The Library of Babel as Seen from Within

Jonathan Basile

The Paris Review

2015-07-24

“Though the story’s librarian-narrator believes in the possible triumph of reason, the principle force underlying the library is irrationality. Any expression, even the most elegant or undeniably true, is nonetheless possible without sincerity, or even any intention towards signification.”

“The library makes this hidden power explicit: anything that can be referenced in language or accessible to experience must be separable from itself—a thought, a perception, a word can be made of it. This may undermine our sense of the simple presence of things, but it allows for everything interesting in the world: fantasy, lies, illusions, imagination, and fiction. If it weren’t possible for us to say “Here is a human” when nothing of the sort is present, fiction would be impossible, and we would never have embarked on the strange pursuit that, for some time now, we have called literature. Borges’s story isn’t simply one among others, but the story of all fiction, and with it all reality.”

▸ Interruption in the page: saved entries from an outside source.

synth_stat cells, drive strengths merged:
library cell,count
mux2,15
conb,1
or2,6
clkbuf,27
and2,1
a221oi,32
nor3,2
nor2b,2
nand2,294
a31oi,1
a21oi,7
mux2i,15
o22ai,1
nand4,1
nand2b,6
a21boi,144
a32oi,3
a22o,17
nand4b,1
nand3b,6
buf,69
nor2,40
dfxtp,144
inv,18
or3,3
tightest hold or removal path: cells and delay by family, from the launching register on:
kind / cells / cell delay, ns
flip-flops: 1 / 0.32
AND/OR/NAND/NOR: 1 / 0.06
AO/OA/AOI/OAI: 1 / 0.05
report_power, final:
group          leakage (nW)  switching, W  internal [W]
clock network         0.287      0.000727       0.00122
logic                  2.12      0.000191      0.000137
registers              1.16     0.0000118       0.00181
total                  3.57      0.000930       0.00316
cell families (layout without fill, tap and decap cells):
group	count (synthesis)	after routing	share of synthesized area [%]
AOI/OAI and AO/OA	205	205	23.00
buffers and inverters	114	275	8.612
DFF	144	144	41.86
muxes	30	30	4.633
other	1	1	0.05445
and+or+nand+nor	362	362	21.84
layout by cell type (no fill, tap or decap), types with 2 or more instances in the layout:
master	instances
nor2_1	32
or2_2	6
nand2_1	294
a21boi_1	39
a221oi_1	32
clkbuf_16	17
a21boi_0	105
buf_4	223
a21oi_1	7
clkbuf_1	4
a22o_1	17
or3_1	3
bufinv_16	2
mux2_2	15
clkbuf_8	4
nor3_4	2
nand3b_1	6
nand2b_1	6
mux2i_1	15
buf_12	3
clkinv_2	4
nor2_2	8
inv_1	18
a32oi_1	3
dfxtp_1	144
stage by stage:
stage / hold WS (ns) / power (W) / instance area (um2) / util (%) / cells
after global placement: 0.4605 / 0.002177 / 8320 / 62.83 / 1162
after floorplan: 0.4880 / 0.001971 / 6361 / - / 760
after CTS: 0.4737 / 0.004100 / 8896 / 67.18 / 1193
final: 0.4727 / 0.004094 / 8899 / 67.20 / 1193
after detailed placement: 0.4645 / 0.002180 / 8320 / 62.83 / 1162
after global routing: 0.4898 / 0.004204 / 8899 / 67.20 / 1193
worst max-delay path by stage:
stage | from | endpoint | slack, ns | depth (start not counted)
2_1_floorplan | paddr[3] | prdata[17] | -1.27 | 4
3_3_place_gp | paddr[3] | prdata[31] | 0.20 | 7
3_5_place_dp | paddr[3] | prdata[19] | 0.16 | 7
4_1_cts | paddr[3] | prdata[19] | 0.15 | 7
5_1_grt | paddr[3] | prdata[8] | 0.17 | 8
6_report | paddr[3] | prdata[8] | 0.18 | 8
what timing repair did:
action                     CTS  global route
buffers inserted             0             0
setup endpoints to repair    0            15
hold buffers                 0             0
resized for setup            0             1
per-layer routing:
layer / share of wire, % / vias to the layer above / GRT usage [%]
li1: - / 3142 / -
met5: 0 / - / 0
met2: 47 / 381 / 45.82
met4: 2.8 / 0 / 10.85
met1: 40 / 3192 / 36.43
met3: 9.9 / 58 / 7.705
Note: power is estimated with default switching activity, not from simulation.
<file path="config.mk">
export PLATFORM = sky130hd
export DESIGN_NAME = fsktd_ctrl
export DESIGN_NICKNAME = d
export VERILOG_FILES = /design/src/rtl/fsktd_pkg.sv /design/src/rtl/fsktd_ctrl.sv
export SDC_FILE = /design/constraint.sdc
export NUM_CORES = 1
export LEC_CHECK = 0
export ABC_CLOCK_PERIOD_IN_PS = 1500
export BUFFER_PORTS_ARGS = -buffer_cell sky130_fd_sc_hd__buf_4
export CORE_AREA = 5 5 42 44
export CTS_CLUSTER_DIAMETER = 200
export CTS_CLUSTER_SIZE = 16
export DETAILED_ROUTE_END_ITERATION = 10
export DIE_AREA = 0 0 47 49
export GPL_ROUTABILITY_DRIVEN = 0
export MAX_ROUTING_LAYER = met4
export PLACE_DENSITY_LB_ADDON = 0.25
export SYNTH_ARGS = -nofsm -noshare
export SYNTH_HDL_FRONTEND = slang
export SYNTH_SLANG_ARGS = --single-unit
</file>
<file path="constraint.sdc">
create_clock -name clk -period 1.5 [get_ports clk]
set_input_delay 0.15 -clock clk [delete_from_list [all_inputs] [get_ports clk]]
set_output_delay 0.15 -clock clk [all_outputs]
set_load 0.005 [all_outputs]
</file>
$ cat src/rtl/bplr_pkg.sv
// Package: shared constants and types of the button press detector.
`default_nettype none
package bplr_pkg;

  localparam int BUTTONS    = 4;
  localparam int BTN_W      = $clog2(BUTTONS);
  localparam int CODE_W     = BTN_W + 1;
  localparam int RING_DEPTH = 16;
  localparam int RING_AW    = $clog2(RING_DEPTH);

  localparam int FILT_W = 7;
  localparam int LONG_W = 12;
  localparam int REP_W  = 8;
  localparam int DC_W   = FILT_W + 1;
  localparam int CFG_IW = 2;
  localparam int CFG_DW = 12;

  localparam logic [CFG_IW-1:0] REG_FILTER = 2'd0;
  localparam logic [CFG_IW-1:0] REG_LONG   = 2'd1;
  localparam logic [CFG_IW-1:0] REG_REPEAT = 2'd2;

  localparam logic OP_TICK = 1'b0;
  localparam logic OP_READ = 1'b1;

  localparam logic KIND_SHORT = 1'b0;
  localparam logic KIND_LONG  = 1'b1;

  localparam logic [FILT_W-1:0] FILTER_RST = 7'd5;
  localparam logic [LONG_W-1:0] LONG_RST   = 12'd100;
  localparam logic [REP_W-1:0]  REPEAT_RST = 8'd0;

  typedef struct packed {
    logic [FILT_W-1:0] filter_ticks;
    logic [LONG_W-1:0] long_ticks;
    logic [REP_W-1:0]  repeat_period;
  } cfg_t;

  typedef struct packed {
    logic req;
    logic kind;
  } push_t;

  typedef struct packed {
    logic              key_valid;
    logic [CODE_W-1:0] key_code;
    logic [BUTTONS-1:0] pressed_flags;
  } result_t;

endpackage
`default_nettype wire

$ cat src/rtl/bplr_ifs.sv
// Interfaces: input, result and configuration channels.
`default_nettype none
interface bplr_in_if;
  logic                       valid;
  logic                       ready;
  logic                       op;
  logic [bplr_pkg::BUTTONS-1:0] button_levels;
  modport source (output valid, output op, output button_levels, input ready);
  modport sink (input valid, input op, input button_levels, output ready);
endinterface

interface bplr_out_if;
  logic                         valid;
  logic                         ready;
  logic                         key_valid;
  logic [bplr_pkg::CODE_W-1:0]  key_code;
  logic [bplr_pkg::BUTTONS-1:0] pressed_flags;
  modport source (output valid, output key_valid, output key_code, output pressed_flags,
                  input ready);
  modport sink (input valid, input key_valid, input key_code, input pressed_flags,
                output ready);
endinterface
===== config.mk =====
export PLATFORM = sky130hd
export DESIGN_NAME = pixel_blend_with_opacity
export DESIGN_NICKNAME = d
export VERILOG_FILES = /design/src/design/pxb_pkg.sv /design/src/design/pixel_blend_with_opacity.sv
export SDC_FILE = /design/constraint.sdc
export NUM_CORES = 2
export LEC_CHECK = 0
export BUFFER_PORTS_ARGS = -buffer_cell sky130_fd_sc_hd__buf_4
export CORE_AREA = 2 2 375 377
export CTS_BUF_LIST = sky130_fd_sc_hd__clkbuf_8
export DETAILED_ROUTE_END_ITERATION = 8
export DIE_AREA = 0 0 377 379
export PLACE_DENSITY_LB_ADDON = 0.12
export SETUP_SLACK_MARGIN = 0.5
export SLEW_MARGIN = 5
export SYNTH_ARGS = -nofsm -noshare
export SYNTH_HDL_FRONTEND = slang
export SYNTH_SLANG_ARGS = --single-unit

===== constraint.sdc =====
create_clock -name i_clk -period 6.9 [get_ports i_clk]
set_clock_uncertainty 0.05 [all_clocks]
set_input_delay 1.38 -clock i_clk [delete_from_list [all_inputs] [get_ports i_clk]]
set_output_delay 1.38 -clock i_clk [all_outputs]
set_load 0.02 [all_outputs]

“The librarians’ entire universe-as-library theory grows from this discovery. The library contains all possible text, and thus offers the promise of revelation that motivates their search through its volumes. I doubt Borges was being naive when he placed these impossibly rare texts in his story. Rather, he played the role of a trickster god, seeding his creation with just enough meaningful and poetic text to entice both his story’s librarians and its readers. That its only possible result is disappointment and despair is part of his dark humor, and a fate he laments along with us.”

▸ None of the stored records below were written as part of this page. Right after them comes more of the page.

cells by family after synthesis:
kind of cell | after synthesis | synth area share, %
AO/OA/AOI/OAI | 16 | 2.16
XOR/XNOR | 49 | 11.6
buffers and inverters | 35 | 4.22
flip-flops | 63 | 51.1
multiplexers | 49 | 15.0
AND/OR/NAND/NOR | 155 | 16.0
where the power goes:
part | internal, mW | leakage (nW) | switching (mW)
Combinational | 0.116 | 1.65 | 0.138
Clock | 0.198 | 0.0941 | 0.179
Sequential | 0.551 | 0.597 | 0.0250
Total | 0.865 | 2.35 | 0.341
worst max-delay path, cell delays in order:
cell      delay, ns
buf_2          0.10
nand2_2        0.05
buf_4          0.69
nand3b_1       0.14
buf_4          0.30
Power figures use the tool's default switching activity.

“There is no combination of characters one can make—dhcmrlchtdj, for example—that the divine Library has not foreseen and that in one or more of its secret tongues does not hide a terrible significance. There is no syllable one can speak that is not filled with tenderness and terror, that is not, in one of those languages, the mighty name of a god.”

“There is no such thing as meaninglessness, in other words, and not a single volume or even a single line of text worthy of condemnation in the near-infinite library.”

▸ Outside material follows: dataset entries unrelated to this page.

<file path="config.mk">
export PLATFORM = sky130hd
export DESIGN_NAME = mkct_prefix
export DESIGN_NICKNAME = d
export VERILOG_FILES = /design/src/rtl/core/mkct_prefix.sv
export SDC_FILE = /design/constraint.sdc
export NUM_CORES = 1
export LEC_CHECK = 0
export BUFFER_PORTS_ARGS = -buffer_cell sky130_fd_sc_hd__clkbuf_2
export CELL_PAD_IN_SITES_DETAIL_PLACEMENT = 2
export CELL_PAD_IN_SITES_GLOBAL_PLACEMENT = 2
export CORE_MARGIN = 5
export CORE_UTILIZATION = 13
export DETAILED_ROUTE_END_ITERATION = 12
export PLACE_DENSITY_LB_ADDON = 0.25
export SYNTH_ARGS = -nofsm -noshare
export SYNTH_HDL_FRONTEND = slang
export SYNTH_SLANG_ARGS = --single-unit
</file>
<file path="constraint.sdc">
create_clock -name vclk -period 2.4
set_input_delay 0.12 -clock vclk [all_inputs]
set_output_delay 0.12 -clock vclk [all_outputs]
set_load 0.02 [all_outputs]
</file>
<file path="src/rtl/core/mkct_prefix.sv">
`default_nettype none
// ----------------------------------------------------------------------------
// mkct_prefix
// Inclusive prefix OR over the cell hit vector, built as a log-depth tree.
// ----------------------------------------------------------------------------
module mkct_prefix #(
  parameter int N = 256
) (
  input  wire logic [N-1:0] hits,
  output logic      [N-1:0] incl
);

  localparam int LEVELS = (N > 1) ? $clog2(N) : 1;

  logic [N-1:0] lvl [LEVELS+1];

  assign lvl[0] = hits;

  for (genvar l = 0; l < LEVELS; l++) begin : g_lvl
    for (genvar i = 0; i < N; i++) begin : g_bit
      if (i >= (1 << l)) begin : g_or
        assign lvl[l+1][i] = lvl[l][i] | lvl[l][i-(1<<l)];
      end else begin : g_pass
        assign lvl[l+1][i] = lvl[l][i];
      end
    end
  end

  assign incl = lvl[LEVELS];

endmodule
`default_nettype wire

</file>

“According to the theory of language with which we began, a speaker’s intentions can never secure a univocal meaning for his utterance: the possibility for those same signs to appear in new contexts, animated by different intentions or none at all, is as limitless as the library itself. The result is not that language loses all meaning but that it constantly gains more, as even the unprecedented combinations of its atoms, the letters, wait patiently for the discovery or invention of the language in which they will be the names of new gods.”